Tutto bello, ma manca la storia

Lo dice direttamente Andrea Pallaoro, fin dalle note di regia: "i personaggi ripetono gli stessi schemi emotivi, alla ricerca di una connessione che al tempo stesso temono, manipolandosi a vicenda per evitare di confrontarsi con la propria solitudine". In effetti, il centro emotivo di The Echo Chamber, che tuttavia si scolla dalle immagini (ripetute in serie), è proprio l'estenuante e faticosa ricerca di una connessione che, in fondo, potrebbe non compiersi mai. Il punto, però, non è questo: tra le figure che s'alternano nelle sparute inquadrature c'è e si mantiene una distanza siderale probabilmente voluta (nonostante tutto), che si amplifica rispetto a un sentimento che sembra impossibile stabilire. O meglio: in The Echo Chamber manca tutto ciò che invece dovrebbe esserci: trasporto, intimità, dramma.

The Echo Chamber Luca Marinelli Susan Sarandon
Luca Marinelli e Susan Saraondon

In un certo senso, e costruito seguendo le enormi stanze di uno splendido appartamento (rifugio e prigione), sembra che sia assente la materia umana, declinata seguendo una formalità destinata a incidere negativamente sul testo e sul contesto. Troppi sospiri stiracchiati, troppi silenzi in camera, troppa seta pregiata e un allungo che disperde un finale sdoppiato, il quale cerca una catarsi che resta però incompiuta.

C'è la regia, ma sembra distogliersi dalla sceneggiatura che fatica a prendere il volo (rallentando il ritmo), bloccata e stonata rispetto a quell'universalità di cui parla l'autore.
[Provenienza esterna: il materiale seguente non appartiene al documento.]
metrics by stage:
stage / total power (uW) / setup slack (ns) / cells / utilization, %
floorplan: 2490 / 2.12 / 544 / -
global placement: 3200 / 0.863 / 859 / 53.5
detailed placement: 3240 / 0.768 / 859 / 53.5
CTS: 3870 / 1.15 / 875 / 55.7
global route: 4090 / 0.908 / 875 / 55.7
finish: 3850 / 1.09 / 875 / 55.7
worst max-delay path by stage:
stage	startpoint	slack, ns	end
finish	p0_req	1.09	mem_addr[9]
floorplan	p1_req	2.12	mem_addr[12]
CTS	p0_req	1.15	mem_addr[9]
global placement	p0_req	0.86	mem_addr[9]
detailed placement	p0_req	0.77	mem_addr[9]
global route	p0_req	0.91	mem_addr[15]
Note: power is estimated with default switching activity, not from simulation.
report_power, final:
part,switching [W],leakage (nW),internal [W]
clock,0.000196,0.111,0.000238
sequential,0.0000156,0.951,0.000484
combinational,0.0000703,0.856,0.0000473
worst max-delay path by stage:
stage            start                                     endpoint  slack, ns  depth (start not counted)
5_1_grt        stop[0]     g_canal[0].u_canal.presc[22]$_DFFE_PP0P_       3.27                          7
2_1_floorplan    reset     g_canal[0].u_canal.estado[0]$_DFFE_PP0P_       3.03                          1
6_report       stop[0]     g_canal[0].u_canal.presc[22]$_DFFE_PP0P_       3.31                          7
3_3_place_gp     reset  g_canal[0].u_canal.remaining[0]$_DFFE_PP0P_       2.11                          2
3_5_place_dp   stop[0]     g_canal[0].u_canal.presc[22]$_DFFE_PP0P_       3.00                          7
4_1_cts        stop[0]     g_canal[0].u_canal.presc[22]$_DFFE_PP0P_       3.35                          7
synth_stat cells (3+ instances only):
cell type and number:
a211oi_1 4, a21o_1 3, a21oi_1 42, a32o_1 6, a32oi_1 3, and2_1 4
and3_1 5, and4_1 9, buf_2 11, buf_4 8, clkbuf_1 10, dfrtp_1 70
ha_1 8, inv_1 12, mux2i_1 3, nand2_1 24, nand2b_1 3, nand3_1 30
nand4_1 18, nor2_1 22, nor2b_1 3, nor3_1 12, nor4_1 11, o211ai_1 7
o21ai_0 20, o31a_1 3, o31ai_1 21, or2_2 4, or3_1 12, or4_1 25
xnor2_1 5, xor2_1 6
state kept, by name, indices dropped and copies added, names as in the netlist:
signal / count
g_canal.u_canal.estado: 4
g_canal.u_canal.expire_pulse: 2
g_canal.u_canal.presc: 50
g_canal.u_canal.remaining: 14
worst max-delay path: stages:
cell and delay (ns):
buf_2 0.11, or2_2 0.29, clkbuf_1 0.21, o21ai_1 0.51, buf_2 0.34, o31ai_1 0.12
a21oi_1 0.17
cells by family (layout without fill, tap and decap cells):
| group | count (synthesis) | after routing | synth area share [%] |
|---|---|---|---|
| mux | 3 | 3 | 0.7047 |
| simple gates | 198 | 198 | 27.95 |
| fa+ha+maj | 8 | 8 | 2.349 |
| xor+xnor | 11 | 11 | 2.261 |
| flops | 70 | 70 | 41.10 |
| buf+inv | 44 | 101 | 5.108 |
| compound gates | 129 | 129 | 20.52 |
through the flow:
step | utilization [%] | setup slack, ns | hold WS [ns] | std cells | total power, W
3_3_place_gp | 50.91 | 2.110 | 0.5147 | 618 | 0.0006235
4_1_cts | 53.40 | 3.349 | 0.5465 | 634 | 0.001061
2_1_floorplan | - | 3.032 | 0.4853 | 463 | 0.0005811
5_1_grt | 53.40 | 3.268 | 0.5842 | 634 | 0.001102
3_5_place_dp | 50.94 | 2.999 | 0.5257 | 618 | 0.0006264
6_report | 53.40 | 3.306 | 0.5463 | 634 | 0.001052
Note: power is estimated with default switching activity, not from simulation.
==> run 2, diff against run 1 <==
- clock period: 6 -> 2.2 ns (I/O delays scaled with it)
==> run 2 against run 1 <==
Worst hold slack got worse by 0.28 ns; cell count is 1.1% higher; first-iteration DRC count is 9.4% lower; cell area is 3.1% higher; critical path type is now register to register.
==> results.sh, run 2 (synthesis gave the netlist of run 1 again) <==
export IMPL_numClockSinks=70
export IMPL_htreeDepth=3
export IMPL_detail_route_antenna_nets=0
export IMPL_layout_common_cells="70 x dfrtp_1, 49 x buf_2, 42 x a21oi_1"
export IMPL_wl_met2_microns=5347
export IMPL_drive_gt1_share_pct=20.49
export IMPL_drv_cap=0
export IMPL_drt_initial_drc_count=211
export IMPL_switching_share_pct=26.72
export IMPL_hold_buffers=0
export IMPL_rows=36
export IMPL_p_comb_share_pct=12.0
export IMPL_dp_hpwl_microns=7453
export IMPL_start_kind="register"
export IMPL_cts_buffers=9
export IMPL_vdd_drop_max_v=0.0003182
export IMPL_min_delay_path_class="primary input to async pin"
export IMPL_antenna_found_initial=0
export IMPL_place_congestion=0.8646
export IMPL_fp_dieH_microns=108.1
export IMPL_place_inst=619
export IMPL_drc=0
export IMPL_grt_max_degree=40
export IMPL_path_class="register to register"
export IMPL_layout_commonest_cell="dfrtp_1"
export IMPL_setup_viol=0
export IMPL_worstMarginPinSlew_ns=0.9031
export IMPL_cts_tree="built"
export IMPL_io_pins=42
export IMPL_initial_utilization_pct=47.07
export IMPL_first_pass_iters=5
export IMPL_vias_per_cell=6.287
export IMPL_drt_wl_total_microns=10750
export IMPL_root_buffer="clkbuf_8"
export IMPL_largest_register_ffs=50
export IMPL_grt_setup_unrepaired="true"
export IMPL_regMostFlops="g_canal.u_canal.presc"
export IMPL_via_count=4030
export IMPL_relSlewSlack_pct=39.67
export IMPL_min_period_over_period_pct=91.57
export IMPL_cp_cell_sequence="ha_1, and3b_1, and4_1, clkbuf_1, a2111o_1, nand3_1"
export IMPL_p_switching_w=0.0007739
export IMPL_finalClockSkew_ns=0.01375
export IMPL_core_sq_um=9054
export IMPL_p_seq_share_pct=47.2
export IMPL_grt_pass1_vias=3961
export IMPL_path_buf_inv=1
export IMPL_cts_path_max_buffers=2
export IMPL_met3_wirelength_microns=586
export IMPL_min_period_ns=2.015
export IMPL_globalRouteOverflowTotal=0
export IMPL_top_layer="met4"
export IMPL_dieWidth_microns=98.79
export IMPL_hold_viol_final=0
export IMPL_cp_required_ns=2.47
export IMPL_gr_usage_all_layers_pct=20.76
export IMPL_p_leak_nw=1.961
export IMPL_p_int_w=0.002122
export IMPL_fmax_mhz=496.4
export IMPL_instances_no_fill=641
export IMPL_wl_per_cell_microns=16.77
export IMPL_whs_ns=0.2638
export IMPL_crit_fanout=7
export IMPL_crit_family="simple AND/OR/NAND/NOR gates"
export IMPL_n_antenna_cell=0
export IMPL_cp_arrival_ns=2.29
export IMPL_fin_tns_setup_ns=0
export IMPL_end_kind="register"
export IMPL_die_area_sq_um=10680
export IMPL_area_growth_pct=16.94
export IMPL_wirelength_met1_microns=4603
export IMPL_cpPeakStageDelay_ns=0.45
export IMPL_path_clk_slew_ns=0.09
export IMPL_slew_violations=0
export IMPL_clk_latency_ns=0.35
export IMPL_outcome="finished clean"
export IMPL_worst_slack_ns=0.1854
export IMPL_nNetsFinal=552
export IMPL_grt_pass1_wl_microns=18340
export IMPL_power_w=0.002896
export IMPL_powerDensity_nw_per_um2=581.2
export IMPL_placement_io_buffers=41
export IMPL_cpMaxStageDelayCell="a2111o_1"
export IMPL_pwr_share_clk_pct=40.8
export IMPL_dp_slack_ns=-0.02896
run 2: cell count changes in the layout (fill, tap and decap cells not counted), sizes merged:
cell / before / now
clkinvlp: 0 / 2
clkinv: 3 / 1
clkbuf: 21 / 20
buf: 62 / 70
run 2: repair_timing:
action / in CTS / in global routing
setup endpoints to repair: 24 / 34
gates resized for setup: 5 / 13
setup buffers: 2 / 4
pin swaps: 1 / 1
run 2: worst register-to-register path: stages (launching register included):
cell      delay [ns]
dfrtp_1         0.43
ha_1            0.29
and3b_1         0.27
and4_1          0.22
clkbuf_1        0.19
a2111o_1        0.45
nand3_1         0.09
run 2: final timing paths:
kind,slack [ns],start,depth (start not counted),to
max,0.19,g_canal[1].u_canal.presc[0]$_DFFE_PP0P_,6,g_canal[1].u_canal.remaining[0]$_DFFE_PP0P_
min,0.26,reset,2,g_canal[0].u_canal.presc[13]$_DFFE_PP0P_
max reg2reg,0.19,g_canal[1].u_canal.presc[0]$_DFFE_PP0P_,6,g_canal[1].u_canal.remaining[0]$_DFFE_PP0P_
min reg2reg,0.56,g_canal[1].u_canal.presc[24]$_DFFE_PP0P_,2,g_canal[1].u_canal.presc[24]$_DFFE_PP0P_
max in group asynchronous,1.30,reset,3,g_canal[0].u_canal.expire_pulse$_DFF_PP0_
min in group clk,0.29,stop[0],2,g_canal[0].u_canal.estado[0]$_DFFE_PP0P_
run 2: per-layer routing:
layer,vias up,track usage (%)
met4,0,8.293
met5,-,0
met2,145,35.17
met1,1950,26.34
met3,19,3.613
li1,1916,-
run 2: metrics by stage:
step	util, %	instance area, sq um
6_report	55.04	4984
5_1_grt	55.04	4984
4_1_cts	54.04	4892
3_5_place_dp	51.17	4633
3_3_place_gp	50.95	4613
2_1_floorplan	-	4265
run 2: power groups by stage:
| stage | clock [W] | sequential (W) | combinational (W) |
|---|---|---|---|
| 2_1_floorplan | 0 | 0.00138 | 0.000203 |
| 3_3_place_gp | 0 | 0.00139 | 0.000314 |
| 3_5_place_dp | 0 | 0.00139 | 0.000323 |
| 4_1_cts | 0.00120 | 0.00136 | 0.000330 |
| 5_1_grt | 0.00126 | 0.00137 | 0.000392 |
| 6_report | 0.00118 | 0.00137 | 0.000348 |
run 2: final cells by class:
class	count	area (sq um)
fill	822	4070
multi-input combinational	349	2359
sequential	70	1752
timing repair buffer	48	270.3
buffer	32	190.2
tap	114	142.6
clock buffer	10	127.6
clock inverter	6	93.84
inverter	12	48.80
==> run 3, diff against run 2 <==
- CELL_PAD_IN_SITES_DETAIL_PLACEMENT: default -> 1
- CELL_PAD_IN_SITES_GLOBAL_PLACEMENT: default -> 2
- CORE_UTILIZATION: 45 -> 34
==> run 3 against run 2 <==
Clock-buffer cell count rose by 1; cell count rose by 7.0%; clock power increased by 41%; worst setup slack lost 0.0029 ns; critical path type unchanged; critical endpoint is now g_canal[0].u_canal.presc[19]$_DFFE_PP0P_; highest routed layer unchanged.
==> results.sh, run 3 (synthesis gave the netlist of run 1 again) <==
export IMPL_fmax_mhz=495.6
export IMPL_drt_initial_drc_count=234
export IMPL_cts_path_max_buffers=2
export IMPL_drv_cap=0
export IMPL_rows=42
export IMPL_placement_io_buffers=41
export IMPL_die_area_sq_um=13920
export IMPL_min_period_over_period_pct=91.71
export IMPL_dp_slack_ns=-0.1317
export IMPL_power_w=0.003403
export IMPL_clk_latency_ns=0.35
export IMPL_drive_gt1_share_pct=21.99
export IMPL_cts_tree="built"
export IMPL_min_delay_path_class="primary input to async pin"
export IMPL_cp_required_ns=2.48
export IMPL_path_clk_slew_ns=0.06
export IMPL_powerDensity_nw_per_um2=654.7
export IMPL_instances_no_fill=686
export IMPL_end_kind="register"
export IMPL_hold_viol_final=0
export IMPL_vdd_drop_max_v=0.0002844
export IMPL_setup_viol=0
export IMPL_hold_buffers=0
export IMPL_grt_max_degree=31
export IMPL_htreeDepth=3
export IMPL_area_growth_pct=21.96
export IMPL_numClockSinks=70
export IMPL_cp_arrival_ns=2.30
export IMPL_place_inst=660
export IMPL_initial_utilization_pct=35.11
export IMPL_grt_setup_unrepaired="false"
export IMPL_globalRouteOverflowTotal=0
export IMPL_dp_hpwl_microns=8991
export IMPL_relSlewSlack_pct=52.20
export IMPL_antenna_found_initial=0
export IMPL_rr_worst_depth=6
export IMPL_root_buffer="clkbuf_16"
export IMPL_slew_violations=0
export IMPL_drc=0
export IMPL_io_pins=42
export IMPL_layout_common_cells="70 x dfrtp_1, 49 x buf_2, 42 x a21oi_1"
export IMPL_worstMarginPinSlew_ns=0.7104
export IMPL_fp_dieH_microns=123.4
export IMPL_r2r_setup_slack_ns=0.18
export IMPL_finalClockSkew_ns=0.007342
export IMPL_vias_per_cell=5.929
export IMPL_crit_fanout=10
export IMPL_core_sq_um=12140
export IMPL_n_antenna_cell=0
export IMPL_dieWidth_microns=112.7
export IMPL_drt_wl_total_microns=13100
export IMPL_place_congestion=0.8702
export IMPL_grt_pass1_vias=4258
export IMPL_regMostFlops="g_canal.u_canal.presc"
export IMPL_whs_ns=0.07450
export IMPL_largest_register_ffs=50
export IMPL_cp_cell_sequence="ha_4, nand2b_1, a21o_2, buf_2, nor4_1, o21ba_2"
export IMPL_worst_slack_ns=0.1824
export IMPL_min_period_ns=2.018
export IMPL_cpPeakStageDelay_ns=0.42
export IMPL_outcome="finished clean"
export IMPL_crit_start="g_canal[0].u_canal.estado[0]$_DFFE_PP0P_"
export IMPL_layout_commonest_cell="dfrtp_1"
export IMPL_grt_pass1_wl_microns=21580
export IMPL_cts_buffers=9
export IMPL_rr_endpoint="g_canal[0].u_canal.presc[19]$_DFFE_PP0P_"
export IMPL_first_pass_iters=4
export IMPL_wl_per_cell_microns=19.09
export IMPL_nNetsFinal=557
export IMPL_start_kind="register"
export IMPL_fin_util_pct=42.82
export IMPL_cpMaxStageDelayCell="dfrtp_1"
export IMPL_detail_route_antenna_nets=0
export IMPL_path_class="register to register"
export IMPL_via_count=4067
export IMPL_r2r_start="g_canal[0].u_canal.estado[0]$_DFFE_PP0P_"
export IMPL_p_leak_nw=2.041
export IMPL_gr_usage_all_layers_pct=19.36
Chiaro, Marinelli e Vikander ce la mettono tutta (oltre alla garanzia Sarandon, immune agli anni), tentano di accentrare il calore e la profondità, ma la storia, gira che ti rigira, offre poco se non una struttura d'impeccabile fattura. Ma si sa: anche il miglior appartamento, se vuoto, amplifica un'eco dal ridondante timbro.

Conclusioni

Andrea Pallaoro sceglie un cast all-star per The Echo Chamber, ovvero l'ultima sceneggiatura di Bernardo Bertolucci. Tuttavia, e ammantato da una certa patina estetica, si incastra in una poetica estetica che non prende vita, finendo dentro i confini di un'opera immaginifica e lirica, ma a tratti troppo effimera. Chiaro, Luca Marinelli, Alicia Vikander e Susan Sarandon valgono la visione, ma attorno a loro resta ben poco che possa essere ricordato. Peccato, visto il diametro tecnico e umano messo in campo.

Movieplayer.it
2.0/5
Voto medio
N/D

Perché ci piace

  • Ovviamente il cast.
  • C'è un bel colore...

Cosa non va

  • ... che però porta a poco.
  • Una storia che sembra non iniziare mai.